Interessengemeinschaft und Beratung für Berliner Mieter
MieterEcho 428 / November 2022

Editorial

Editorial MieterEcho

Liebe Leserinnen und Leser,

ob das Ziel des Senats von Berlin, „preiswerten Wohnraum zu erhalten und die Bevölkerung vor Verdrängung zu schützen“ durch das Vorkaufsrecht in Milieuschutzgebieten wirklich erreicht worden ist, kann bezweifelt werden. Marktmechanismen lassen sich in einer kapitalistischen Gesellschaft nicht durch Verordnungen aushebeln. Dennoch hatte sich die Hoffnung vieler Mieter/innen mit diesem Instrument verbunden, bei einem Eigentümerwechsel vor drohender Umwandlung ihrer Miet- in Eigentumswohnungen und anschließender Eigenbedarfskündigungen geschützt zu sein.

Die Ausübung des Vorkaufsrechts sollte insbesondere verhindern, dass Verdrängung durch Mieterhöhungen oder Umwandlung in Eigentumswohnungen nach dem Verkauf stattfinden würde. Wohlgemerkt „nach dem Verkauf“.

Doch das Bundesverwaltungsgericht äußerte im November 2021 in seiner Urteilsbegründung zur faktischen Abschaffung des Vorkaufsrechts eine gegenteilige Auffassung: „Dabei kommt es maßgeblich auf die tatsächlichen Verhältnisse zum Zeitpunkt der letzten Behördenentscheidung über die Ausübung des Vorkaufsrechts an, während mögliche zukünftige Entwicklungen nicht von Bedeutung sind.“

Das heißt: Nur wenn die Verdrängung durch Mieterhöhungen und Umwandlungen zum Zeitpunkt des Verkaufs schon stattgefunden hat, kann das Vorkaufsrecht ausgeübt werden, während die Zukunft ganz dem Verwertungsinteresse der neuen Eigentümer gehört.

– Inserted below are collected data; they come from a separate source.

File: src/rtl/booth_inverse_divider_pkg.sv
// div_pkg: shared FSM states, error codes and magnitude helper for the inverse divider
package div_pkg;
  typedef enum logic [2:0] {IDLE, PREP, CALC, FIX, DONE} state_t;
  localparam logic [1:0] ERR_OK = 2'b00;
  localparam logic [1:0] ERR_DIV0 = 2'b01;
  localparam logic [1:0] ERR_OVF = 2'b10;
  localparam int MAG_W = 129;
  function automatic logic [MAG_W-1:0] abs_val(input logic [MAG_W-1:0] v);
    return v[MAG_W-1] ? ~v + 1'b1 : v;
  endfunction
endpackage

File: src/rtl/booth_inverse_divider_div_restore_step.sv
// div_restore_step: one restoring-division step (shift in a dividend bit, conditionally subtract)
module div_restore_step
  import div_pkg::*;
#(
  parameter int WIDTH = 32
) (
  input  logic [WIDTH:0]   partial,
  input  logic             din,
  input  logic [WIDTH-1:0] dmag,
  output logic [WIDTH:0]   rem_next,
  output logic             q
);
  localparam int SW = WIDTH + 2;
  localparam int NW = WIDTH + 1;
  logic [WIDTH+1:0] shifted;
  assign shifted = {partial, din};
  assign q = shifted >= SW'(dmag);
  assign rem_next = NW'(q ? shifted - SW'(dmag) : shifted);
endmodule

File: src/rtl/booth_inverse_divider.sv
// booth_inverse_divider: sequential signed restoring divider recovering x from (x*y, y)
module booth_inverse_divider
  import div_pkg::*;
#(
  parameter int WIDTH = 32
) (
  input  logic                 clk,
  input  logic                 rst_n,
  input  logic                 in_valid,
  output logic                 in_ready,
  input  logic [2*WIDTH-1:0]   dividend,
  input  logic [WIDTH-1:0]     divisor,
  output logic                 out_valid,
  input  logic                 out_ready,
  output logic [WIDTH-1:0]     quotient,
  output logic [WIDTH-1:0]     remainder,
  output logic [1:0]           err
);
  localparam int DW = 2 * WIDTH;
  localparam int CW = $clog2(WIDTH);
  localparam logic [WIDTH-1:0] Q_MIN = {1'b1, {(WIDTH-1){1'b0}}};
  state_t state, state_next;
  logic [DW-1:0] dvd, dmag_c;
  logic [WIDTH-1:0] dvs, ymag_c, ymag, lo, qmag;
  logic [WIDTH:0] partial, step_next;
  logic [CW-1:0] cnt;
  logic sign_q, sign_r, step_q, div0, ovf_prep, ovf_fix;
  assign dmag_c = DW'(abs_val(MAG_W'($signed(dvd))));
  assign ymag_c = WIDTH'(abs_val(MAG_W'($signed(dvs))));
  assign div0 = dvs == '0;
  assign ovf_prep = dmag_c[DW-1:WIDTH] >= ymag_c;
  assign ovf_fix = sign_q ? (qmag[WIDTH-1] && |qmag[WIDTH-2:0]) : qmag[WIDTH-1];
  div_restore_step #(.WIDTH(WIDTH)) u_step (
    .partial  (partial),
    .din      (lo[WIDTH-1]),
    .dmag     (ymag),
    .rem_next (step_next),
    .q        (step_q)
  );
  // state register
  always_ff @(posedge clk or negedge rst_n)
    if (!rst_n) state <= IDLE;
    else state <= state_next;
  // next-state logic
  always_comb begin
    state_next = state;
    case (state)
      IDLE: state_next = in_valid ? PREP : IDLE;
      PREP: state_next = (div0 || ovf_prep) ? DONE : CALC;
      CALC: state_next = (cnt == '0) ? FIX : CALC;
      FIX: state_next = DONE;
      DONE: state_next = out_ready ? IDLE : DONE;
      default: state_next = IDLE;
    endcase
  end
  // handshake outputs decoded from state
  always_comb begin
    in_ready = state == IDLE;
    out_valid = state == DONE;
  end
  // datapath: operand capture, magnitude prep, restoring steps, sign fix-up
  always_ff @(posedge clk or negedge rst_n)
    if (!rst_n) begin
      dvd <= '0;
      dvs <= '0;
      sign_q <= 1'b0;
      sign_r <= 1'b0;
      partial <= '0;
      lo <= '0;
      qmag <= '0;
      ymag <= '0;
      cnt <= '0;
      quotient <= '0;
      remainder <= '0;
      err <= ERR_OK;
    end else begin
      if (state == IDLE && in_valid) begin
        dvd <= dividend;
        dvs <= divisor;
        sign_q <= dividend[DW-1] ^ divisor[WIDTH-1];
        sign_r <= dividend[DW-1];
      end
      if (state == PREP) begin
        partial <= {1'b0, dmag_c[DW-1:WIDTH]};
        lo <= dmag_c[WIDTH-1:0];
        ymag <= ymag_c;
        qmag <= '0;
        cnt <= CW'(WIDTH - 1);
        if (div0) begin
          quotient <= '1;
          remainder <= dvd[WIDTH-1:0];
          err <= ERR_DIV0;
        end else if (ovf_prep) begin
          quotient <= Q_MIN;
          remainder <= '0;
          err <= ERR_OVF;
        end
      end
      if (state == CALC) begin
        partial <= step_next;
        lo <= {lo[WIDTH-2:0], 1'b0};
        qmag <= {qmag[WIDTH-2:0], step_q};
        cnt <= cnt - 1'b1;
      end
      if (state == FIX) begin
        quotient <= ovf_fix ? Q_MIN : (sign_q ? -qmag : qmag);
        remainder <= ovf_fix ? '0 : (sign_r ? -partial[WIDTH-1:0] : partial[WIDTH-1:0]);
        err <= ovf_fix ? ERR_OVF : ERR_OK;
      end
    end
endmodule

File: config.mk
export PLATFORM = sky130hd
export DESIGN_NAME = booth_inverse_divider
export DESIGN_NICKNAME = d
export VERILOG_FILES = /design/src/rtl/booth_inverse_divider_pkg.sv /design/src/rtl/booth_inverse_divider_div_restore_step.sv /design/src/rtl/booth_inverse_divider.sv
export SDC_FILE = /design/constraint.sdc
export NUM_CORES = 1
export LEC_CHECK = 0
export CELL_PAD_IN_SITES_DETAIL_PLACEMENT = 1
export CELL_PAD_IN_SITES_GLOBAL_PLACEMENT = 1
export CORE_MARGIN = 1.5
export CORE_UTILIZATION = 49
export DETAILED_ROUTE_END_ITERATION = 6
export GPL_TIMING_DRIVEN = 0
export PLACE_DENSITY = 0.95
export REMOVE_ABC_BUFFERS = 1
export SLEW_MARGIN = 25
export SYNTH_ARGS = -nofsm -noshare
export SYNTH_HDL_FRONTEND = slang
export SYNTH_SLANG_ARGS = --single-unit
File: constraint.sdc
create_clock -name clk -period 10.5 [get_ports clk]
set_clock_uncertainty 0.05 [all_clocks]
set_input_delay 3.15 -clock clk [delete_from_list [all_inputs] [get_ports clk]]
set_output_delay 3.15 -clock clk [all_outputs]
set_load 0.1 [all_outputs]
==> reports/results.txt <==
Run status: finished with violations
Failing checks: design-rule violations
Met1 usage: 40.4%
Fin area: 0.0214 sq mm
Cell mode on critical path: nand4_1
Primary FF master, synth: dfrtp_1
Layout fillers: 3927
Syn Std Cell Area: 0.0179 sq mm
Initial antenna violation count: 1
Setup CP Type: reg -> reg
RSZ-0062 raised after global routing: no
Seq/Total Area, Yosys: 42.0%
Top delay family on crit path: simple AND/OR/NAND/NOR gates
Via count: 16000
Clock tree root driver cell: clkbuf_16
Tcrit/Tclk final: 73.6%
Via-per-instance ratio: 6.43
Least-Margin Pin Slew: 1020 ps
Area leader, netlist: dfrtp_1
Cell Chain, Critical Path: or3_1 -> nor4b_1 -> nand4_1 -> nand2b_1 -> o41ai_1 -> xnor2_1 -> ha_1 -> nand4_1 -> nor3_1 -> nand2_1 -> nor4_1 -> o311ai_2 -> a311o_2 -> buf_16 -> buf_12 -> o21ai_0
Initial Utilization: 50.0%
Initial drt markers: 1018
Inserted Diodes: 0
Avg WL per Cell: 24.9 um
Std-Cell Rows: 69
Clock buffer depth: 3
GRT busiest layer: met2
Asr flop ratio synth: 100%
Pre-Repair DR Iteration Count: 7
Die area: 0.0376 sq mm
Met3 usage: 5.48%
Syn avg cell area: 9.50 sq um
Largest cells by area after synthesis: dfrtp_1 (42%), mux2_2 (5.8%), o21ai_0 (5.1%), ha_1 (4.8%), xnor2_1 (4.7%)
DRC: 10
DP HPWL: 43.7 mm
Die X: 194 um
Post-Route WL: 61.9 mm
Post-layout util: 59.8%
Worst Path Required: 10830 ps
Post-synth top area share: 42.0%
Hold WC Path Type: reg -> reg
First-pass GRT wire length: 99.4 mm
Vias in the first global route: 17600
GPL Wtd Cong: 0.895
Pins Over Slew Limit: 0
Max_cap viols: 0
Synth unique cells: 78
Post-Synthesis Cells: 1880
Largest net degree at the start of global routing: 96
Crit start category: flop
Yosys warns: 0
Crit end category: flop
Final Hold Viols: 0
Total CTS buffers: 36
Crit-path max cell delay: 870 ps
Share of layout cells above drive strength 1: 10.6%
Cell Area, Placed: 0.0202 sq mm
Buffers & Inverters on Critical Path: 2
Area growth syn-to-layout: 19.7%
CTS tree: yes
Post-synth EDFFs: 0
Post-CTS Setup Inserts: 0
IO Count: 168
Antenna viol nets, final: 0
Worst-Skew Late Latency: 540 ps
Final net count: 2168
Post-CTS Hold Buffers: 0
#FFs+latches synth: 300
WP data arrival: 8060 ps
Worst path slowest cell: nor4b_1
PortBufs: 167
Tmin final: 7730 ps
Post_cts resized: 0
CP max FO: 38
Reg clk slew, reported paths: 70 ps
Peak Freq: 129 MHz
Relative slew slack: 32.1%
Endpoints failing setup: 0
GRT overflow: 0
Core Box Area: 0.0357 sq mm
H-tree depth: 2
Total GRT Usage: 33.2%
M2 GR Usage: 57.6%
CTS Sinks: 300
Die Y: 194 um
## cells in the mapped netlist, drive strengths merged, types with 30 or more instances
| library cell | number |
|---|---|
| nor3 | 30 |
| nand2 | 189 |
| nand3 | 62 |
| o21ai | 215 |
| a21oi | 67 |
| mux2 | 92 |
| inv | 61 |
| xnor2 | 96 |
| nor2 | 73 |
| a22oi | 84 |
| ha | 69 |
| dfrtp | 300 |
| clkbuf | 92 |
| xor2 | 81 |
| o31ai | 48 |
| a22o | 31 |
## cells in the final DEF, fill, tap and decap left out, types with 7 or more instances in the layout
master | synthesis | final
nand4_1 | 19 | 19
o21ai_0 | 181 | 181
a21o_1 | 25 | 25
o21ai_1 | 34 | 34
nor3_1 | 29 | 27
nor4_1 | 16 | 16
nor2_1 | 73 | 72
and3_1 | 10 | 10
a22o_1 | 31 | 31
o211ai_1 | 9 | 9
ha_1 | 69 | 69
xor2_1 | 81 | 81
buf_16 | 0 | 9
nand2_1 | 189 | 188
a211o_1 | 7 | 7
inv_1 | 61 | 61
nand2b_1 | 20 | 20
mux2_2 | 92 | 92
a21oi_1 | 66 | 66
or3_1 | 23 | 23
nand3_1 | 61 | 61
clkbuf_16 | 0 | 36
o41ai_1 | 21 | 21
xnor2_1 | 96 | 96
clkdlybuf4s50_1 | 0 | 166
or4_1 | 15 | 15
buf_4 | 0 | 10
a22oi_1 | 84 | 84
a211oi_1 | 9 | 8
a31oi_1 | 11 | 10
dfrtp_1 | 300 | 297
clkbuf_1 | 92 | 9
clkbuf_8 | 0 | 9
o31ai_1 | 46 | 45
## kinds of logic after synthesis
kind of cell             Yosys count  synth area share (%)
XOR/XNOR                         177                  8.68
buffers and inverters            176                  3.89
multiplexers                      98                  6.14
flip-flops                       300                  42.0
AO/OA/AOI/OAI                    569                  20.8
AND/OR/NAND/NOR                  490                  13.5
adder cells (fa/ha/maj)           70                  4.95
## stage by stage
stage                      TNS, ps  cells  hold slack [ps]  worst slack, ps
after global placement    -2970520   2393              401           -11210
after CTS                        0   2483              435             3120
after floorplan             -49170   1765              386             -756
after global routing             0   2483              451             2640
after detailed placement         0   2421              423             3390
final                            0   2483              428             2770
## metal layers
layer | vias to the layer above | routed length [um]
met2 | 590 | 30900
met5 | - | 0
li1 | 7106 | -
met3 | 202 | 3270
met4 | 0 | 2810
met1 | 8062 | 25000
## worst reg2reg max path: stages (launching register included)
cell and delay (ps):
dfrtp_1 460, or3_1 480, nor4b_1 870, nand4_1 530, nand2b_1 540, o41ai_1 740, xnor2_1 230, ha_1 320
nand4_1 120, nor3_1 360, nand2_1 270, nor4_1 560, o311ai_2 380, a311o_2 700, buf_16 250, buf_12 180
o21ai_0 530
## flip-flops by register name, indices dropped and copies added, names as in the netlist, 5 cells and up
name and flops:
quotient 32, lo 32, cnt 5, partial 33, qmag 32, dvd 64
remainder 32, ymag 32, dvs 32
## cell type report
cell class              count  area, sq um  share of cell area [%]
multi-input cells        1404         9740                    45.5
flip-flops and latches    300         7510                    35.1
repair buffers            195         2140                    10.0
clock buffers              54         1060                    4.95
well taps                 461          577                    2.70
inverters                  61          229                    1.07
clock inverters             8          133                   0.620
## path summary, 6_finish.rpt
path | to | start | slack (ps) | cells after the start
setup reg to reg | remainder[14]$_DFFE_PN0P_ | dvd[3]$_DFFE_PN0P_ | 2770 | 16
max in group asynchronous | dvs[31]$_DFFE_PN0P_ | rst_n | 6710 | 3
setup / recovery | remainder[14]$_DFFE_PN0P_ | dvd[3]$_DFFE_PN0P_ | 2770 | 16
min in group asynchronous | err[1]$_DFFE_PN0P_ | rst_n | 2430 | 1
hold / removal | err[1]$_DFFE_PN0P_ | err[1]$_DFFE_PN0P_ | 430 | 2
hold reg to reg | err[1]$_DFFE_PN0P_ | err[1]$_DFFE_PN0P_ | 430 | 2
Power is left out: the tool's default activity adds up to more than one toggle a clock period on the data nets, which glitch-free logic cannot reach.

Wer nach vollzogener Verdrängung nach dieser Logik noch vor Verdrängung geschützt werden soll, hatten die obersten Verwaltungsrichter leider mitzuteilen vergessen.

Grundstückskäufer konnten allerdings den kommunalen Vorkauf auch dadurch vermeiden, dass sie Abwendungsvereinbarungen zur Vermeidung negativer Folgen unterzeichneten. Davon wurde häufig Gebrauch gemacht. Die Senatsverwaltung hatte das als vorrangiges politisches Ziel bezeichnet und damit die Anwendung des bezirklichen Vorkaufsrechts deutlich eingeschränkt.

Im September 2022 wurde durch das Verwaltungsgericht Berlin die Auffassung des Bundesverwaltungsgerichts dadurch vervollständigt, dass sie einem klagenden Käufer ermöglichte, die seinerzeit geschlossene Abwendungsvereinbarung zu kündigen. Es wäre ja zu dieser Vereinbarung unter den Bedingungen des durch das Bundesverwaltungsgerichts später ausgestellten Freibriefs für Verwertung gar nicht gekommen, meinte das Gericht wirklichkeitsnah.